Es demasiado pronto para conocer con certeza la pérdida de vidas o el costo de la reconstrucción, pero el terremoto de 1995 en Kobe, Japón, provee un modelo razonable. Ese terremoto mató a casi 0,4% de la población. Risk Management Solutions, expertos en riesgos catastróficos, estiman que se necesitó 0,3% del producto interno bruto de Japón para volver a levantar Kobe. Esas cifras son grandes, pero apenas una fracción de la pérdida de 15% a 20% de la población y 30% a 50% del PIB portugués necesarios para reconstruir Lisboa hace dos siglos, dice Alvaro Pereira, profesor en la universidad Simon Fraser.
El daño proporcionalmente menor es el resultado de dos recursos básicos abundantes en las economías industriales modernas. El primero es conocimiento. Los ingenieros siguen aprendiendo cómo hacer las estructuras resistentes a terremotos. La experiencia en Kobe inspiró revisiones en las prácticas de construcción y planificación, así que el último terremoto hará menos daño que hace dos décadas.

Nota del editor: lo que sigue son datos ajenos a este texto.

`config.mk`:
```
export PLATFORM = sky130hd
export DESIGN_NAME = swmc_ctrl
export DESIGN_NICKNAME = d
export VERILOG_FILES = /design/src/hdl/sliding_window_median_cost_unit_assert.svh /design/src/hdl/swmc_pkg.sv /design/src/hdl/swmc_ctrl.sv
export SDC_FILE = /design/constraint.sdc
export NUM_CORES = 1
export LEC_CHECK = 0
export BUFFER_PORTS_ARGS = -buffer_cell sky130_fd_sc_hd__buf_2
export CAP_MARGIN = 40
export CORE_MARGIN = 3
export CORE_UTILIZATION = 35
export CTS_CLUSTER_DIAMETER = 60
export DETAILED_ROUTE_END_ITERATION = 8
export GPL_TIMING_DRIVEN = 0
export PLACE_DENSITY = 0.59
export SLEW_MARGIN = 20
export SYNTH_ARGS = -nofsm -noshare
export SYNTH_HDL_FRONTEND = slang
export SYNTH_SLANG_ARGS = --single-unit
```
`constraint.sdc`:
```
create_clock -name clock -period 2.58 [get_ports clock]
set_input_delay 0.516 -clock clock [delete_from_list [all_inputs] [get_ports clock]]
set_output_delay 0.516 -clock clock [all_outputs]
set_load 0.005 [all_outputs]
```
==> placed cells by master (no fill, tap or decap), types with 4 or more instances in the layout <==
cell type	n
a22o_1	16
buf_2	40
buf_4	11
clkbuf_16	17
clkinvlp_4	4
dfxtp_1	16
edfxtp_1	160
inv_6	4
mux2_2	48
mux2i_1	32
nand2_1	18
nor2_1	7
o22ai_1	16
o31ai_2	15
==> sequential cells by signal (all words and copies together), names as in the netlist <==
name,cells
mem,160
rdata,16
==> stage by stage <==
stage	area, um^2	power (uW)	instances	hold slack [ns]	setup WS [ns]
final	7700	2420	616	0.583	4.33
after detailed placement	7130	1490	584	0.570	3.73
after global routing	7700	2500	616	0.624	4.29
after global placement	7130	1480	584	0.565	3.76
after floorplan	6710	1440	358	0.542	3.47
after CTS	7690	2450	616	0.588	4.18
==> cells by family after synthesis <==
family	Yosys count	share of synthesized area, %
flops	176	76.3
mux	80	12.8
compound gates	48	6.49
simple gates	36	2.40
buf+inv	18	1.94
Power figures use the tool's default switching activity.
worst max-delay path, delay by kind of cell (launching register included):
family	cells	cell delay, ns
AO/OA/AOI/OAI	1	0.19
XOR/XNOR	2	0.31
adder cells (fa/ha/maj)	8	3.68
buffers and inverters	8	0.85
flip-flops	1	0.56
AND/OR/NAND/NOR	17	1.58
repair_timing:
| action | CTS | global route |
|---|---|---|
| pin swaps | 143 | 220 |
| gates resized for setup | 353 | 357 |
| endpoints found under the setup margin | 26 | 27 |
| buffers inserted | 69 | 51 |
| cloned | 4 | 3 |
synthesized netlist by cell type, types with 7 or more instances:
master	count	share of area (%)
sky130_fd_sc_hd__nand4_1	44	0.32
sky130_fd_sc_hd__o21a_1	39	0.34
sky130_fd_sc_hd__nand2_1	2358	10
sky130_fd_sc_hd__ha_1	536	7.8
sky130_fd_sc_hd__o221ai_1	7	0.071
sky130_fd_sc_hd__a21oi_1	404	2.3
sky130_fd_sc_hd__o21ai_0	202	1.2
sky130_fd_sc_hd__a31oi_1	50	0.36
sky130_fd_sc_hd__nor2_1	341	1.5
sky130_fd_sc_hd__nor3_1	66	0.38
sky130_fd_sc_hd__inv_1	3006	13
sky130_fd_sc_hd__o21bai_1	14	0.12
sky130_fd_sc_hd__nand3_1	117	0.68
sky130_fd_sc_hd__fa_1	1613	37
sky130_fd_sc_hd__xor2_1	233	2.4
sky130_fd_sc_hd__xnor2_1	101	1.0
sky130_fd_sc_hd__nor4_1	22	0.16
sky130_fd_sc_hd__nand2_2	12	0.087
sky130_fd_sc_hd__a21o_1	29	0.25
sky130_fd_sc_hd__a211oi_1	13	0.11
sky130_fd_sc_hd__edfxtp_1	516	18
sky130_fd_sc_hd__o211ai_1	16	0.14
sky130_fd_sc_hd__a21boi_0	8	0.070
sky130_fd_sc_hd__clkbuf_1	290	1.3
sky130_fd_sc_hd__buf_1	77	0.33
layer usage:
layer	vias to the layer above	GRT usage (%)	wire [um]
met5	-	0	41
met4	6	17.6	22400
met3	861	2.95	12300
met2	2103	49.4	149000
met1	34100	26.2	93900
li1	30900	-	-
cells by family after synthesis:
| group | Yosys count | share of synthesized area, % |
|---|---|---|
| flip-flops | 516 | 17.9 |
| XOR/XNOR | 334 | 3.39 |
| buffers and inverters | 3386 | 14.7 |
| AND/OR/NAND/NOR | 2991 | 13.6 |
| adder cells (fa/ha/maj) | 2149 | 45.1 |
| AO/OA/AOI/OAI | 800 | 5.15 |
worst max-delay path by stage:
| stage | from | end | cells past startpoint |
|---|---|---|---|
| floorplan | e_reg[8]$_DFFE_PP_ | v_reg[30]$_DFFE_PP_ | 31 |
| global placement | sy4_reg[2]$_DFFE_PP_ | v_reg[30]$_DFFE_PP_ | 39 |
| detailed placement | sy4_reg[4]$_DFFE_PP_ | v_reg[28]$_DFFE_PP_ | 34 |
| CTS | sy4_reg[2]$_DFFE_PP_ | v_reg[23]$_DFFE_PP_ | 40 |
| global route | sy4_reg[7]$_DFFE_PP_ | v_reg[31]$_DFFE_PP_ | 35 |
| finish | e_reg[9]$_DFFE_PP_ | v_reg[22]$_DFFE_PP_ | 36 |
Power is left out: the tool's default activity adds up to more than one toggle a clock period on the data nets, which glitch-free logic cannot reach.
==> config.mk <==
export PLATFORM = sky130hd
export DESIGN_NAME = gn2d_fade
export DESIGN_NICKNAME = d
export VERILOG_FILES = /design/src/sv/gn2d_pkg.sv /design/src/sv/gn2d_fade.sv
export SDC_FILE = /design/constraint.sdc
export NUM_CORES = 1
export LEC_CHECK = 0
export ABC_AREA = 1
export ABC_CLOCK_PERIOD_IN_PS = 14520
export BUFFER_PORTS_ARGS = -buffer_cell sky130_fd_sc_hd__buf_2
export CORE_AREA = 4 4 220 222
export CTS_BUF_LIST = sky130_fd_sc_hd__clkbuf_8
export DETAILED_ROUTE_END_ITERATION = 16
export DIE_AREA = 0 0 224 226
export GPL_TIMING_DRIVEN = 0
export PLACE_DENSITY = 0.64
export SYNTH_ARGS = -nofsm -noshare
export SYNTH_HDL_FRONTEND = slang
export SYNTH_SLANG_ARGS = --single-unit
==> constraint.sdc <==
create_clock -name clk -period 14.52 [get_ports clk]
set_clock_uncertainty 0.1 [all_clocks]
set_input_delay 2.904 -clock clk [delete_from_list [all_inputs] [get_ports clk]]
set_output_delay 2.904 -clock clk [all_outputs]
set_load 0.01 [all_outputs]
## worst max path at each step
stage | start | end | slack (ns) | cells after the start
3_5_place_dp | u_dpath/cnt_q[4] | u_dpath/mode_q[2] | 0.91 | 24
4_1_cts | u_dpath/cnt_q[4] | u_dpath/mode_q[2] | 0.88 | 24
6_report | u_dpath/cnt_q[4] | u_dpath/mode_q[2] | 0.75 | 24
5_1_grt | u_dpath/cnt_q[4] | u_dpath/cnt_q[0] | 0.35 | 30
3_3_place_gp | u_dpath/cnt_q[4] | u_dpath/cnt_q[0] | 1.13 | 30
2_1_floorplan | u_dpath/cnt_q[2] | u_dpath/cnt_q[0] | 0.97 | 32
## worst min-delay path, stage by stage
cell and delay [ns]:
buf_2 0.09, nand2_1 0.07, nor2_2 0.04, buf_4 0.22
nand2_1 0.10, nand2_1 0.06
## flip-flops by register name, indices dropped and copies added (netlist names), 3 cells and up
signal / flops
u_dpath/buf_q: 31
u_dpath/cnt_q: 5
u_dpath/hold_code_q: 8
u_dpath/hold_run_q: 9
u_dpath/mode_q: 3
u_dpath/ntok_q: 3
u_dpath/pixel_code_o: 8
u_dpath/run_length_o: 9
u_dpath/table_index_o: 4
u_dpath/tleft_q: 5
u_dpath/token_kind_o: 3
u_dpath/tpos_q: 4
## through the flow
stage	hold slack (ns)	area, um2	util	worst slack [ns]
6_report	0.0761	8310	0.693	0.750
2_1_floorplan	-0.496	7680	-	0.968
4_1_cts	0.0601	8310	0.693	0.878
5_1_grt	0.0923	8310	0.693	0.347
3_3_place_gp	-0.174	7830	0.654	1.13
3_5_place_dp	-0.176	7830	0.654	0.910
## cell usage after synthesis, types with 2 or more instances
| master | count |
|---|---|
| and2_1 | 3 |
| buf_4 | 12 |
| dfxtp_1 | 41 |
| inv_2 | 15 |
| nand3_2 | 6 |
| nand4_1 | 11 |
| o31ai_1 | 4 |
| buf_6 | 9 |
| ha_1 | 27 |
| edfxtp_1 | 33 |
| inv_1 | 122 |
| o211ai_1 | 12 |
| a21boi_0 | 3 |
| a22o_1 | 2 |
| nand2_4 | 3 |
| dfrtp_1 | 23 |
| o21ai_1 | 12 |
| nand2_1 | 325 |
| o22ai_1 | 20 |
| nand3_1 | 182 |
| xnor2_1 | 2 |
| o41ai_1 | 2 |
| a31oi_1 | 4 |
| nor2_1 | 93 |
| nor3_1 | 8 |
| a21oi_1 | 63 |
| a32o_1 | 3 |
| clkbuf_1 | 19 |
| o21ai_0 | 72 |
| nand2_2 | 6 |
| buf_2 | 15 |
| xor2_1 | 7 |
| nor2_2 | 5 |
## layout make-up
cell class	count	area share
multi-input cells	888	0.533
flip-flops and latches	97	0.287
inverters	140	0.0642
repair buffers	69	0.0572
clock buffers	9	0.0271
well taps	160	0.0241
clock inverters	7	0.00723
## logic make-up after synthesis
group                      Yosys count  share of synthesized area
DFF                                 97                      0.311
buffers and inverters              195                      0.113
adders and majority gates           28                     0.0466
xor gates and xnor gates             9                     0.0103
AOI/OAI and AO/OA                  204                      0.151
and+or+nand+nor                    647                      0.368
## config.mk

```make
export PLATFORM = sky130hd
export DESIGN_NAME = websocket_binary_frame_encoder_top
export DESIGN_NICKNAME = d
export VERILOG_FILES = /design/src/sv/wsfe_pkg.sv /design/src/sv/websocket_binary_frame_encoder_top.sv
export SDC_FILE = /design/constraint.sdc
export NUM_CORES = 1
export LEC_CHECK = 0
export BUFFER_PORTS_ARGS = -buffer_cell sky130_fd_sc_hd__buf_2
export CAP_MARGIN = 30
export CORE_UTILIZATION = 52
export CTS_BUF_LIST = sky130_fd_sc_hd__clkbuf_8
export DETAILED_ROUTE_END_ITERATION = 8
export PLACE_DENSITY = 0.78
export SYNTH_ARGS = -nofsm -noshare
export SYNTH_HDL_FRONTEND = slang
export SYNTH_SLANG_ARGS = --single-unit
```

## constraint.sdc

```tcl
create_clock -name clock -period 7.7 [get_ports clock]
set_clock_uncertainty 0.15 [all_clocks]
set_input_delay 1.54 -clock clock [delete_from_list [all_inputs] [get_ports clock]]
set_output_delay 1.54 -clock clock [all_outputs]
set_load 0.005 [all_outputs]
```
--- src/rtl/fbpa_pkg.sv ---
// ----------------------------------------------------------------------------
// fbpa_pkg
// Shared widths, codes and controller/datapath types of the block pool allocator.
// ----------------------------------------------------------------------------
package fbpa_pkg;

    localparam int NUM_BLOCKS_DEF = 64;

    localparam int CMD_W   = 2;
    localparam int SIZE_W  = 16;
    localparam int BIDX_W  = 6;
    localparam int STAT_W  = 3;
    localparam int FREE_W  = 7;
    localparam int CNT32_W = 32;
    localparam int CFG_IDX_W  = 1;
    localparam int CFG_DATA_W = 16;

    localparam logic [CMD_W-1:0] CMD_ALLOC      = 2'd0;
    localparam logic [CMD_W-1:0] CMD_FREE       = 2'd1;
    localparam logic [CMD_W-1:0] CMD_RETURN_ALL = 2'd2;

    localparam logic [STAT_W-1:0] ST_OK          = 3'd0;
    localparam logic [STAT_W-1:0] ST_ZERO_SIZE   = 3'd1;
    localparam logic [STAT_W-1:0] ST_TOO_LARGE   = 3'd2;
    localparam logic [STAT_W-1:0] ST_EXHAUSTED   = 3'd3;
    localparam logic [STAT_W-1:0] ST_DOUBLE_FREE = 3'd4;

    localparam logic [CFG_IDX_W-1:0] CFG_BLOCK_BYTES  = 1'd0;
    localparam logic [CFG_IDX_W-1:0] CFG_STATS_ENABLE = 1'd1;

    localparam logic [SIZE_W-1:0] BLOCK_BYTES_RST  = 16'd1024;
    localparam logic              STATS_ENABLE_RST = 1'b1;

    // Commands from the controller to the datapath.
    typedef struct packed {
        logic accept;     // latch the request and start its memory read
        logic scan_step;  // advance the return-all walk by one block
        logic commit;     // apply the operation and load the result register
    } t_ctl_cmd;

    // Status from the datapath to the controller.
    typedef struct packed {
        logic slot_free;  // result register is empty or being drained
        logic scan_done;  // return-all walk has finished
    } t_ctl_stat;

endpackage
## config.mk

```make
export PLATFORM = sky130hd
export DESIGN_NAME = trxr_queue
export DESIGN_NICKNAME = d
export VERILOG_FILES = /design/src/trxr_pkg.sv /design/src/trxr_queue.sv
export SDC_FILE = /design/constraint.sdc
export NUM_CORES = 1
export LEC_CHECK = 0
export BUFFER_PORTS_ARGS = -buffer_cell sky130_fd_sc_hd__clkbuf_2
export CORE_MARGIN = 2
export CORE_UTILIZATION = 50
export CTS_BUF_LIST = sky130_fd_sc_hd__clkbuf_8 sky130_fd_sc_hd__clkbuf_16
export DETAILED_ROUTE_END_ITERATION = 6
export GPL_TIMING_DRIVEN = 0
export MAX_ROUTING_LAYER = met4
export PLACE_DENSITY_LB_ADDON = 0.12
export SLEW_MARGIN = 20
export SYNTH_ARGS = -nofsm -noshare
export SYNTH_HDL_FRONTEND = slang
export SYNTH_SLANG_ARGS = --single-unit
```

## constraint.sdc

```tcl
create_clock -name aclk -period 4 [get_ports aclk]
set_input_delay 0.6 -clock aclk [delete_from_list [all_inputs] [get_ports aclk]]
set_output_delay 0.6 -clock aclk [all_outputs]
set_load 0.05 [all_outputs]
```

El segundo es capital, en el sentido más amplio de la palabra. Hay más infraestructura física para destruir que antes, pero también hay una mayor reserva de riqueza -mano de obra capacitada, materiales de construcción, recursos financieros- que destinar a la reconstrucción. El dinero es secundario. Algunos tipos de lastre sobre el capital pueden valorizarse (las acciones de la reaseguradora Munich Re bajaron 5%), el capital social de un gobierno bien organizado y la solidaridad entre las personas no tiene precio.